Data section.
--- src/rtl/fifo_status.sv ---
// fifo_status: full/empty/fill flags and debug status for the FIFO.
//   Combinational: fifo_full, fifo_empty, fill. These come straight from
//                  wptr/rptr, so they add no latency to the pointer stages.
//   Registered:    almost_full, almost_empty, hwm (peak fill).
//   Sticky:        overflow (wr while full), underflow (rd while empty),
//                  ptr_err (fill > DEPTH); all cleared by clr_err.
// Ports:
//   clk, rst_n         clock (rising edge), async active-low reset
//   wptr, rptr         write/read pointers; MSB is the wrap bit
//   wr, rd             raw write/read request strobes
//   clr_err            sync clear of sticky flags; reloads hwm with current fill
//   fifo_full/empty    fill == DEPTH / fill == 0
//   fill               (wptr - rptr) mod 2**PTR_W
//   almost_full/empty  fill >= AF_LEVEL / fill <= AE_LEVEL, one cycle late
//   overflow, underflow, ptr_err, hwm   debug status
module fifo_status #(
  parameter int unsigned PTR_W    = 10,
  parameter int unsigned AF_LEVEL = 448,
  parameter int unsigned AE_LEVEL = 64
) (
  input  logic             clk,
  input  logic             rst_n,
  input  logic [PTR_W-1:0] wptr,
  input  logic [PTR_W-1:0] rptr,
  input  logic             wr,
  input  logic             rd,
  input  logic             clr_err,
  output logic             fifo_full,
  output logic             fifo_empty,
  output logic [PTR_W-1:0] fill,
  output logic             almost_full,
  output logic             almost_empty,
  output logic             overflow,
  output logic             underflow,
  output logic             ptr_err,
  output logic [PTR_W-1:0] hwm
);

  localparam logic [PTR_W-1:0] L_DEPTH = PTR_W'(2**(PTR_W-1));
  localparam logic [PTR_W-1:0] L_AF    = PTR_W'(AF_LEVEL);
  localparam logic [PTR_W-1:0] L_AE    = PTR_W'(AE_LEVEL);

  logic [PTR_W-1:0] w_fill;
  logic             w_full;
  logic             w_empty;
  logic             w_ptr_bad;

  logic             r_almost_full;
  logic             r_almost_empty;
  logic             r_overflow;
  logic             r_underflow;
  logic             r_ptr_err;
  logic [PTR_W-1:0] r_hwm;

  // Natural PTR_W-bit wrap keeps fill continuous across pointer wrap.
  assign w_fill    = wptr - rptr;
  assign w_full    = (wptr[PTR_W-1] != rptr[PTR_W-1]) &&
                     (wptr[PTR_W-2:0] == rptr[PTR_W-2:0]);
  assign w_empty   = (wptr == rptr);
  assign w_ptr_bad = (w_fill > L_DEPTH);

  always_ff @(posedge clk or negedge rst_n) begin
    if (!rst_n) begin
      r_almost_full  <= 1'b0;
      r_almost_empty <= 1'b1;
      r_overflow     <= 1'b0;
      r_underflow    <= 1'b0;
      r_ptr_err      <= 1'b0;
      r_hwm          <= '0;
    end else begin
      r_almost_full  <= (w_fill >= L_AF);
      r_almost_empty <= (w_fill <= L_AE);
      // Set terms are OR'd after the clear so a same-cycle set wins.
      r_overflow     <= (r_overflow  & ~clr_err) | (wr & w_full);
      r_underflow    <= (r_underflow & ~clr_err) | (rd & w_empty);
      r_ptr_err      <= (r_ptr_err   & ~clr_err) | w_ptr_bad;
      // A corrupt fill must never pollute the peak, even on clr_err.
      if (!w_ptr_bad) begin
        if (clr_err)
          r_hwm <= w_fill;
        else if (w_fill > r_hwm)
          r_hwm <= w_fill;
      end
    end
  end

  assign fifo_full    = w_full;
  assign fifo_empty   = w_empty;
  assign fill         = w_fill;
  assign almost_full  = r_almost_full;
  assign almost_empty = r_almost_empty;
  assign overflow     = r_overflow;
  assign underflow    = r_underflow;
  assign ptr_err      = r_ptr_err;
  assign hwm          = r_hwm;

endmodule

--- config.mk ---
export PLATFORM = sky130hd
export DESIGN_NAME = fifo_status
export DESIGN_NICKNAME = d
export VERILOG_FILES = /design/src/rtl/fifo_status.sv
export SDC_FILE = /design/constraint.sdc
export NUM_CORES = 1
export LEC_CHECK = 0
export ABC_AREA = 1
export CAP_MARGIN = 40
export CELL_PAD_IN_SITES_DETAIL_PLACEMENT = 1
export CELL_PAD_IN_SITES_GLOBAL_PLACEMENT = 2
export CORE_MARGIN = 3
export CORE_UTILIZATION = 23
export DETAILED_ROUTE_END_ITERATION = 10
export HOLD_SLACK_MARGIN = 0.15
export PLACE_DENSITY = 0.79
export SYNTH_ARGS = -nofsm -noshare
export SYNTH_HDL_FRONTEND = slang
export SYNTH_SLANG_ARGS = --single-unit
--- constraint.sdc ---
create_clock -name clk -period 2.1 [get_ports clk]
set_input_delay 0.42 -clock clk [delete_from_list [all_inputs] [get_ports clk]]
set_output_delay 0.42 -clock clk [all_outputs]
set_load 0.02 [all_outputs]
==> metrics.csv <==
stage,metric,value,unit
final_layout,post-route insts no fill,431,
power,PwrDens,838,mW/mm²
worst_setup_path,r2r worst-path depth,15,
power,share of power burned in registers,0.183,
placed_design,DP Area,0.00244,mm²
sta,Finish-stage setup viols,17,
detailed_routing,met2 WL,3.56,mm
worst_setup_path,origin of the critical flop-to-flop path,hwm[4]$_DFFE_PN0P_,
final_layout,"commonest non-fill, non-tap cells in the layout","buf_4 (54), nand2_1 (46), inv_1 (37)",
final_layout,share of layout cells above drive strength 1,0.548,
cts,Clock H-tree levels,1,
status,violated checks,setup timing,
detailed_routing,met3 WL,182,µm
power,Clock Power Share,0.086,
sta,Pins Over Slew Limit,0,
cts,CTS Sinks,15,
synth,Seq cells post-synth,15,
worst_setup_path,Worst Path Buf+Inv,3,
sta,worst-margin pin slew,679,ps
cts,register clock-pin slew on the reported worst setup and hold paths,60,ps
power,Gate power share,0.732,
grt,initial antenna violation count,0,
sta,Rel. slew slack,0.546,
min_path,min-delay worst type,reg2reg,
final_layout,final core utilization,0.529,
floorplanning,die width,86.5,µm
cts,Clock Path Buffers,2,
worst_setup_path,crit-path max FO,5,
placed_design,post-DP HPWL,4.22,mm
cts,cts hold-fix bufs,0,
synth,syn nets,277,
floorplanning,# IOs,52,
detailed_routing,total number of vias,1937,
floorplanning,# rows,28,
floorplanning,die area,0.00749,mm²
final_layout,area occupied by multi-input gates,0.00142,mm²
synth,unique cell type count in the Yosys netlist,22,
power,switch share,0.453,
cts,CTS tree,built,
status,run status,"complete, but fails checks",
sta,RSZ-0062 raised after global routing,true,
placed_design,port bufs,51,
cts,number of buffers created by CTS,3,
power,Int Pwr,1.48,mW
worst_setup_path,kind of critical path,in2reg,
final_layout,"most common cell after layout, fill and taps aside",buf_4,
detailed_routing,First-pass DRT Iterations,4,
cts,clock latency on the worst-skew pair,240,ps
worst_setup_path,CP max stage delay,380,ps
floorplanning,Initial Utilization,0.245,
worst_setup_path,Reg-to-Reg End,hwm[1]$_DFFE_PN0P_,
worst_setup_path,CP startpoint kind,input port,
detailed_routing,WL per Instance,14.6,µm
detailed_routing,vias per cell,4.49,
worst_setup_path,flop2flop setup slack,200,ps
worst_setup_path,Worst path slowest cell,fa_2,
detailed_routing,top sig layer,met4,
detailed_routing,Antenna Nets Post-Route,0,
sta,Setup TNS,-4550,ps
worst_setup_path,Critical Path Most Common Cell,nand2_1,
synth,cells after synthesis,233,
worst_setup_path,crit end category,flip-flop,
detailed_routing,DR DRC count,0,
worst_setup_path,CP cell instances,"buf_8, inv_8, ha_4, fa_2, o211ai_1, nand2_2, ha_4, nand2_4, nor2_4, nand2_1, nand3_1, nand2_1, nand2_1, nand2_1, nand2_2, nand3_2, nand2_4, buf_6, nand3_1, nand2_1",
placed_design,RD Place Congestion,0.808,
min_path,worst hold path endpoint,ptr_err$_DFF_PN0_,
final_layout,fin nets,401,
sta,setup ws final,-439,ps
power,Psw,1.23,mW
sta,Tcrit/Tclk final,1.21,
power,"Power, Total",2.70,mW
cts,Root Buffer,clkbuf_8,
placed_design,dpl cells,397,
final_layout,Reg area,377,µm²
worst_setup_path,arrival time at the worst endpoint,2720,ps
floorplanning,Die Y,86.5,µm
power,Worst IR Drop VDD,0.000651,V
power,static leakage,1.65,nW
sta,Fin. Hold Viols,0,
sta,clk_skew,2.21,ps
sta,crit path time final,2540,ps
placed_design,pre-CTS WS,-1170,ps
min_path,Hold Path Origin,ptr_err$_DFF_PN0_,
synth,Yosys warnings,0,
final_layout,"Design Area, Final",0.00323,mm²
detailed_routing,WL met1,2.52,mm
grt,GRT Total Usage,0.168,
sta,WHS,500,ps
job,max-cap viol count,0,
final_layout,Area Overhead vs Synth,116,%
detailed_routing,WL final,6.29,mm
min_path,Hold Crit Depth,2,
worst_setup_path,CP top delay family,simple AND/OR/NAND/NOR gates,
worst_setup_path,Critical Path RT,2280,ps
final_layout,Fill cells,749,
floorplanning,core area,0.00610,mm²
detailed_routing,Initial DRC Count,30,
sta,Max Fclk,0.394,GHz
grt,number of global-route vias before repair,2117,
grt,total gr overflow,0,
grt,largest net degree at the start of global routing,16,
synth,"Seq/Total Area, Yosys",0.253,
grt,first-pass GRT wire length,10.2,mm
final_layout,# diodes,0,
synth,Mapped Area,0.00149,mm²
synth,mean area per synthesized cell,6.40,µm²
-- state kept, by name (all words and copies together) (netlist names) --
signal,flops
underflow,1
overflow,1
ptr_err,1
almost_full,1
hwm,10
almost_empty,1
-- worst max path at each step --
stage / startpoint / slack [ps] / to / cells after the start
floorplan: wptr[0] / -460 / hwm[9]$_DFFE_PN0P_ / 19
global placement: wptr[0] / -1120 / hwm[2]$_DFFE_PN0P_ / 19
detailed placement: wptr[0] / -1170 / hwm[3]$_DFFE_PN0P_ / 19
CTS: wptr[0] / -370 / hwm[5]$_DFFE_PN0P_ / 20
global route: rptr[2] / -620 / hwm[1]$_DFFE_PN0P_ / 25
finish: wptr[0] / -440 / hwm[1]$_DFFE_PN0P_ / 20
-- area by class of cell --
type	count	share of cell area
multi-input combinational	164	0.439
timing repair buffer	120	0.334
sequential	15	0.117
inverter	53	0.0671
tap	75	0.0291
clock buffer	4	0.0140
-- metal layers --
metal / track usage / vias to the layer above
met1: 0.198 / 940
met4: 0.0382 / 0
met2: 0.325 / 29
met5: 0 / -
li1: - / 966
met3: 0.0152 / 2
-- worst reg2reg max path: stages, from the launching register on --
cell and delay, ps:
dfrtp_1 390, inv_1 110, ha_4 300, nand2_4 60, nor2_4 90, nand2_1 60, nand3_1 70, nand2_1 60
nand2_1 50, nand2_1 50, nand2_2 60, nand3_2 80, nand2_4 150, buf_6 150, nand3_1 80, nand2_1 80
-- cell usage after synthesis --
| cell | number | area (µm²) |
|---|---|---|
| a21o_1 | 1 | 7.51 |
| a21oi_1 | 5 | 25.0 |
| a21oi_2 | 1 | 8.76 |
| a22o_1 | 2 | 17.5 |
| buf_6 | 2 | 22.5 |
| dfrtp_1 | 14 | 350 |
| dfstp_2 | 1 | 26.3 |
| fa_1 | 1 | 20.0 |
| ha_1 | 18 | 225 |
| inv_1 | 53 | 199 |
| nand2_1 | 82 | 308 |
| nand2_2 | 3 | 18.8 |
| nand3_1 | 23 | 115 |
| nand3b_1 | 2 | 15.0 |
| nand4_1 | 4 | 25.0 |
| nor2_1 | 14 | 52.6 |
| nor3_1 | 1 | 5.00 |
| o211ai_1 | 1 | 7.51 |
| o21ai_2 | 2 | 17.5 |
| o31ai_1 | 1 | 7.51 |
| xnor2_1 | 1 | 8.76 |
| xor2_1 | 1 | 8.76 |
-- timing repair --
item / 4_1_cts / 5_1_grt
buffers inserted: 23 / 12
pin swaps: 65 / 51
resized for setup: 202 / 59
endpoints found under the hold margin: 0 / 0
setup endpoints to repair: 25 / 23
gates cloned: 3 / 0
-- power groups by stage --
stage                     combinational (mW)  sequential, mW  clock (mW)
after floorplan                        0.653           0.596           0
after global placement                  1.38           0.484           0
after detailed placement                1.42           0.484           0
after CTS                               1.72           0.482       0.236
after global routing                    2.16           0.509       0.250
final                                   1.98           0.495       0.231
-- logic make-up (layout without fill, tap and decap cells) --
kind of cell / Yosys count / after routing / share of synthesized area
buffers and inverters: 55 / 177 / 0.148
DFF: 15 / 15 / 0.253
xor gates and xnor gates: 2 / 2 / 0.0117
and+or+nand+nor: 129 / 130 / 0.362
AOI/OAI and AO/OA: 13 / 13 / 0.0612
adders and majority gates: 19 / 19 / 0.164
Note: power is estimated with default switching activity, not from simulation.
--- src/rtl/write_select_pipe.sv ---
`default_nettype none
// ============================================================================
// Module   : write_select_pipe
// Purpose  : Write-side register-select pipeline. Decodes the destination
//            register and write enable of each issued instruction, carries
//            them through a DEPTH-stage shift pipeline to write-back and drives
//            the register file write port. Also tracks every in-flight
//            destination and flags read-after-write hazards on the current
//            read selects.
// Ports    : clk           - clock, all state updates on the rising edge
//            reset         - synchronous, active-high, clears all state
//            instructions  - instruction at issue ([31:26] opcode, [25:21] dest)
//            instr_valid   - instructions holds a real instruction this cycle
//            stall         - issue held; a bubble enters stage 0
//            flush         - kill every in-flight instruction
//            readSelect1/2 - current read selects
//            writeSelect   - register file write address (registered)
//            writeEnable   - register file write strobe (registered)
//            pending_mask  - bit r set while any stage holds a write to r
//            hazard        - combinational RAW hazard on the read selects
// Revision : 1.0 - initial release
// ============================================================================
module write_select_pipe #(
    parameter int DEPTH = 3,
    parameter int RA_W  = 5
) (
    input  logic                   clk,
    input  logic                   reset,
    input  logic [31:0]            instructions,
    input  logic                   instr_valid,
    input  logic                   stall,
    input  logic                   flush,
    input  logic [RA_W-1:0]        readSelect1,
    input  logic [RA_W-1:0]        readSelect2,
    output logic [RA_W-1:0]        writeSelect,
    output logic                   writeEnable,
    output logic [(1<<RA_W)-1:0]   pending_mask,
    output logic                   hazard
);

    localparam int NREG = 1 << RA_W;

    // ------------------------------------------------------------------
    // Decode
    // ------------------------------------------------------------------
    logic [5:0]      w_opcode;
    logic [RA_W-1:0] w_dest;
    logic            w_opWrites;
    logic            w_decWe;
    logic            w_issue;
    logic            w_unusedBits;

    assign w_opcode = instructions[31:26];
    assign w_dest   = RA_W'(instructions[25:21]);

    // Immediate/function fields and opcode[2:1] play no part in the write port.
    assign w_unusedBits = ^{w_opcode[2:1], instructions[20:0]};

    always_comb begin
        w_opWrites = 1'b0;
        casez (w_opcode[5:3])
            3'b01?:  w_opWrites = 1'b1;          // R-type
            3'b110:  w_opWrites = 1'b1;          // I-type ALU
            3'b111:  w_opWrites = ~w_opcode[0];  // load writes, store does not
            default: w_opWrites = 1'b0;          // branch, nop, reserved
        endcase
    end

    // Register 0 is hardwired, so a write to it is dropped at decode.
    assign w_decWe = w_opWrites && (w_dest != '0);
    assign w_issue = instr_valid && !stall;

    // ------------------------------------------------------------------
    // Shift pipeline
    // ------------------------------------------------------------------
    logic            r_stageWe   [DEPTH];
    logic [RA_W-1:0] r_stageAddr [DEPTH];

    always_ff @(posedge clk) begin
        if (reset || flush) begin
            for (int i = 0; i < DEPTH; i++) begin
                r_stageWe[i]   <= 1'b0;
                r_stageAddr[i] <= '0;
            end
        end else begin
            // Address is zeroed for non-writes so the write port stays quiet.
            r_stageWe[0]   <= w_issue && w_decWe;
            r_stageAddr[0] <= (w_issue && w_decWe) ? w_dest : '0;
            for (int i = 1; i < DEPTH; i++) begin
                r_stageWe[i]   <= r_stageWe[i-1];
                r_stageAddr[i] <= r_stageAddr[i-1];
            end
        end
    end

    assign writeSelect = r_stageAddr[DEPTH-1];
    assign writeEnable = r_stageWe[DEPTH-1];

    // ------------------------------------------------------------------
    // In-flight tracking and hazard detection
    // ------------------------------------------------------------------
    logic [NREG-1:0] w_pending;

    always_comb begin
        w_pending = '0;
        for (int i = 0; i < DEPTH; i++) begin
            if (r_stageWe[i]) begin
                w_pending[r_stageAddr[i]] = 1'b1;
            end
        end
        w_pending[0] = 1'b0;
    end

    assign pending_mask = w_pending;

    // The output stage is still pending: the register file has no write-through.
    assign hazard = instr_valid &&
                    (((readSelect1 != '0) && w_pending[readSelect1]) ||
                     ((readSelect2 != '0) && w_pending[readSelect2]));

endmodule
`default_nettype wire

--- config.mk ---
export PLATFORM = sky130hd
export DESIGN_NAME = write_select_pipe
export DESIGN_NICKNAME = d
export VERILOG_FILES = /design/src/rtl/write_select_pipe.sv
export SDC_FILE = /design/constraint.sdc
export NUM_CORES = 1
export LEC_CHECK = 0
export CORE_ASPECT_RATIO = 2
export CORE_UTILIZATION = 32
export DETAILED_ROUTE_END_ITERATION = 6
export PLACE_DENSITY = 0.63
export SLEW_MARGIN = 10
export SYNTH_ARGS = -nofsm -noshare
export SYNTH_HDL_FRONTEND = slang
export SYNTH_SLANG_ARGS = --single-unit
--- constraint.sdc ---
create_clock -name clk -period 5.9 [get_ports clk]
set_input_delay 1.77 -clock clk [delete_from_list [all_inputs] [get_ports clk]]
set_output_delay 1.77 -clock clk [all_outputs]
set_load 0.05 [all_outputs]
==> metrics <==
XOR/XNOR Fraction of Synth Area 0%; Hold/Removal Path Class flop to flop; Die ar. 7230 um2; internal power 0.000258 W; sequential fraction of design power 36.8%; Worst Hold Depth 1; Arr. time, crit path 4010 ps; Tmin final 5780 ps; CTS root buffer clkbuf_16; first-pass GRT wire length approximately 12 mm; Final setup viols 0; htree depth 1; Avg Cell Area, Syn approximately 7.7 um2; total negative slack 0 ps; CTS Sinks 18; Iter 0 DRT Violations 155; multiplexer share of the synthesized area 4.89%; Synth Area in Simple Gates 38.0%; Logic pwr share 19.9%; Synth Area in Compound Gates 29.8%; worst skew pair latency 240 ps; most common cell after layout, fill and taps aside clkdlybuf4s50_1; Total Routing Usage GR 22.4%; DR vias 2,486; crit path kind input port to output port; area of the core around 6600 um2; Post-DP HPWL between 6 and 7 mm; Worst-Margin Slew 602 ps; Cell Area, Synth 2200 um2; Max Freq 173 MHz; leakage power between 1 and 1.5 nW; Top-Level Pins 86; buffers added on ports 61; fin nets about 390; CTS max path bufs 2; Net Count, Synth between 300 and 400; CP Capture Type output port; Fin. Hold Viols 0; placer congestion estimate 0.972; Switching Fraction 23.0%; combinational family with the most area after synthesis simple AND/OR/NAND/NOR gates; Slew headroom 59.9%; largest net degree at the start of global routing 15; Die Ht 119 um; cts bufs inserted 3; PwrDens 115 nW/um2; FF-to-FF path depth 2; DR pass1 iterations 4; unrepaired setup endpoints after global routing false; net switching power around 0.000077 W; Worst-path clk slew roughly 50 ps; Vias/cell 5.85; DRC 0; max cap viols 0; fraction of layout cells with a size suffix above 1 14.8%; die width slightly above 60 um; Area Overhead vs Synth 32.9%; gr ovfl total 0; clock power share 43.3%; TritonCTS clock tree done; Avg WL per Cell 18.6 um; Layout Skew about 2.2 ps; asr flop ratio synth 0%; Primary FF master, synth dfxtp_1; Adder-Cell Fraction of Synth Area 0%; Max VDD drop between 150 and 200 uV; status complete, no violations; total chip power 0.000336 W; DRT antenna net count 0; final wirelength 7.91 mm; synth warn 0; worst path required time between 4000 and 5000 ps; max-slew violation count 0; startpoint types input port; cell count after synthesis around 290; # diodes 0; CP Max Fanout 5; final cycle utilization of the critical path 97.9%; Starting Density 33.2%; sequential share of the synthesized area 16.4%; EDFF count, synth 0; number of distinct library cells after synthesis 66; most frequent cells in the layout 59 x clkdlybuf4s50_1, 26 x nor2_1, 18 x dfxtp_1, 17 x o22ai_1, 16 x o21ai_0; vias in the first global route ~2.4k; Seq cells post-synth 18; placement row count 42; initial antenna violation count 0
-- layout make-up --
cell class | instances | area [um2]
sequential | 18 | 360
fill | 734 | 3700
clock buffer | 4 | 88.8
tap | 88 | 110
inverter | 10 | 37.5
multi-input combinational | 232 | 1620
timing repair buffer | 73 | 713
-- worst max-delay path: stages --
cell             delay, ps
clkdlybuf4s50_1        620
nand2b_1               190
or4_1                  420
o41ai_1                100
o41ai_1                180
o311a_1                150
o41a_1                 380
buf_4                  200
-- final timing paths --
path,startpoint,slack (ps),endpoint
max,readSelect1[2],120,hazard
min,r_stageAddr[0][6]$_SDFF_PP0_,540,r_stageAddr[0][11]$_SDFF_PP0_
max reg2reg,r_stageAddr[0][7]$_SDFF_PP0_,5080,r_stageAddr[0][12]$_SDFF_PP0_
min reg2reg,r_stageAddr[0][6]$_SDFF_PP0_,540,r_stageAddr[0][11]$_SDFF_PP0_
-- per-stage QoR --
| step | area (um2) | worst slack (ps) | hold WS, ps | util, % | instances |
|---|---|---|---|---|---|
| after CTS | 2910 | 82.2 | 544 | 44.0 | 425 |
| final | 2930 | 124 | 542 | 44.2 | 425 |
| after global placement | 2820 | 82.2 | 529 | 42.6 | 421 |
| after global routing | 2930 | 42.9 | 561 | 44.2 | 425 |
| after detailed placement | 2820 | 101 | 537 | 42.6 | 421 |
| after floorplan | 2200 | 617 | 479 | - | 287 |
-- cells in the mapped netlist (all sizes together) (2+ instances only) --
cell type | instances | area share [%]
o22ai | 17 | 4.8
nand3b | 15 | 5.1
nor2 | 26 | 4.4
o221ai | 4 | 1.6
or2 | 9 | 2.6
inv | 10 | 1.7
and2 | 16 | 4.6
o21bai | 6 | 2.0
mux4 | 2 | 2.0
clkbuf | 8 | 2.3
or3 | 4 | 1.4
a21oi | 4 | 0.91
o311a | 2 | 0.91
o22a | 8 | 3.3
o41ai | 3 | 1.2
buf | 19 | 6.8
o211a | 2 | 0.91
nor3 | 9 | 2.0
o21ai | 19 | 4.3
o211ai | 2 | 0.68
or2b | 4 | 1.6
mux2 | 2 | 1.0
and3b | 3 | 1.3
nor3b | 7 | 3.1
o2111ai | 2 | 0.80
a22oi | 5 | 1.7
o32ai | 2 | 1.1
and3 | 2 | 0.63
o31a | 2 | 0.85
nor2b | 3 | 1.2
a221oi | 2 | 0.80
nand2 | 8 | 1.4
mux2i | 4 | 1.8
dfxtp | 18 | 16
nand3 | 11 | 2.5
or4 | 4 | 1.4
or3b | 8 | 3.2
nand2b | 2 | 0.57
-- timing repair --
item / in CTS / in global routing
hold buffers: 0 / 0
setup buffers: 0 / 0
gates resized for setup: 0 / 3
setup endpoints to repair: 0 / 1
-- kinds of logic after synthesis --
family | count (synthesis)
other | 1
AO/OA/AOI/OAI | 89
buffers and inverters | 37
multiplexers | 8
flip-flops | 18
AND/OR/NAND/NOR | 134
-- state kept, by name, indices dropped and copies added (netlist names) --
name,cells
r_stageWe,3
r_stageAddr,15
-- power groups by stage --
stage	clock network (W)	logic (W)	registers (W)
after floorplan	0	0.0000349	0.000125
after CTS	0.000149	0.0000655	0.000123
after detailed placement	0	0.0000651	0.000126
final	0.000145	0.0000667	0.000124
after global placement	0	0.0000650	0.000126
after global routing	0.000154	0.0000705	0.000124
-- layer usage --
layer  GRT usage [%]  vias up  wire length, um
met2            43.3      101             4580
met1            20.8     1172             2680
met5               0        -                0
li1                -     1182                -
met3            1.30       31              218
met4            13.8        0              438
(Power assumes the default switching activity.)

What the task requires.
Only the lines above from the line with "stage / startpoint" to the line with "global route: rptr[2]", those two lines included, should be reproduced exactly.

Solution to this exercise.
stage / startpoint / slack [ps] / to / cells after the start
floorplan: wptr[0] / -460 / hwm[9]$_DFFE_PN0P_ / 19
global placement: wptr[0] / -1120 / hwm[2]$_DFFE_PN0P_ / 19
detailed placement: wptr[0] / -1170 / hwm[3]$_DFFE_PN0P_ / 19
CTS: wptr[0] / -370 / hwm[5]$_DFFE_PN0P_ / 20
global route: rptr[2] / -620 / hwm[1]$_DFFE_PN0P_ / 25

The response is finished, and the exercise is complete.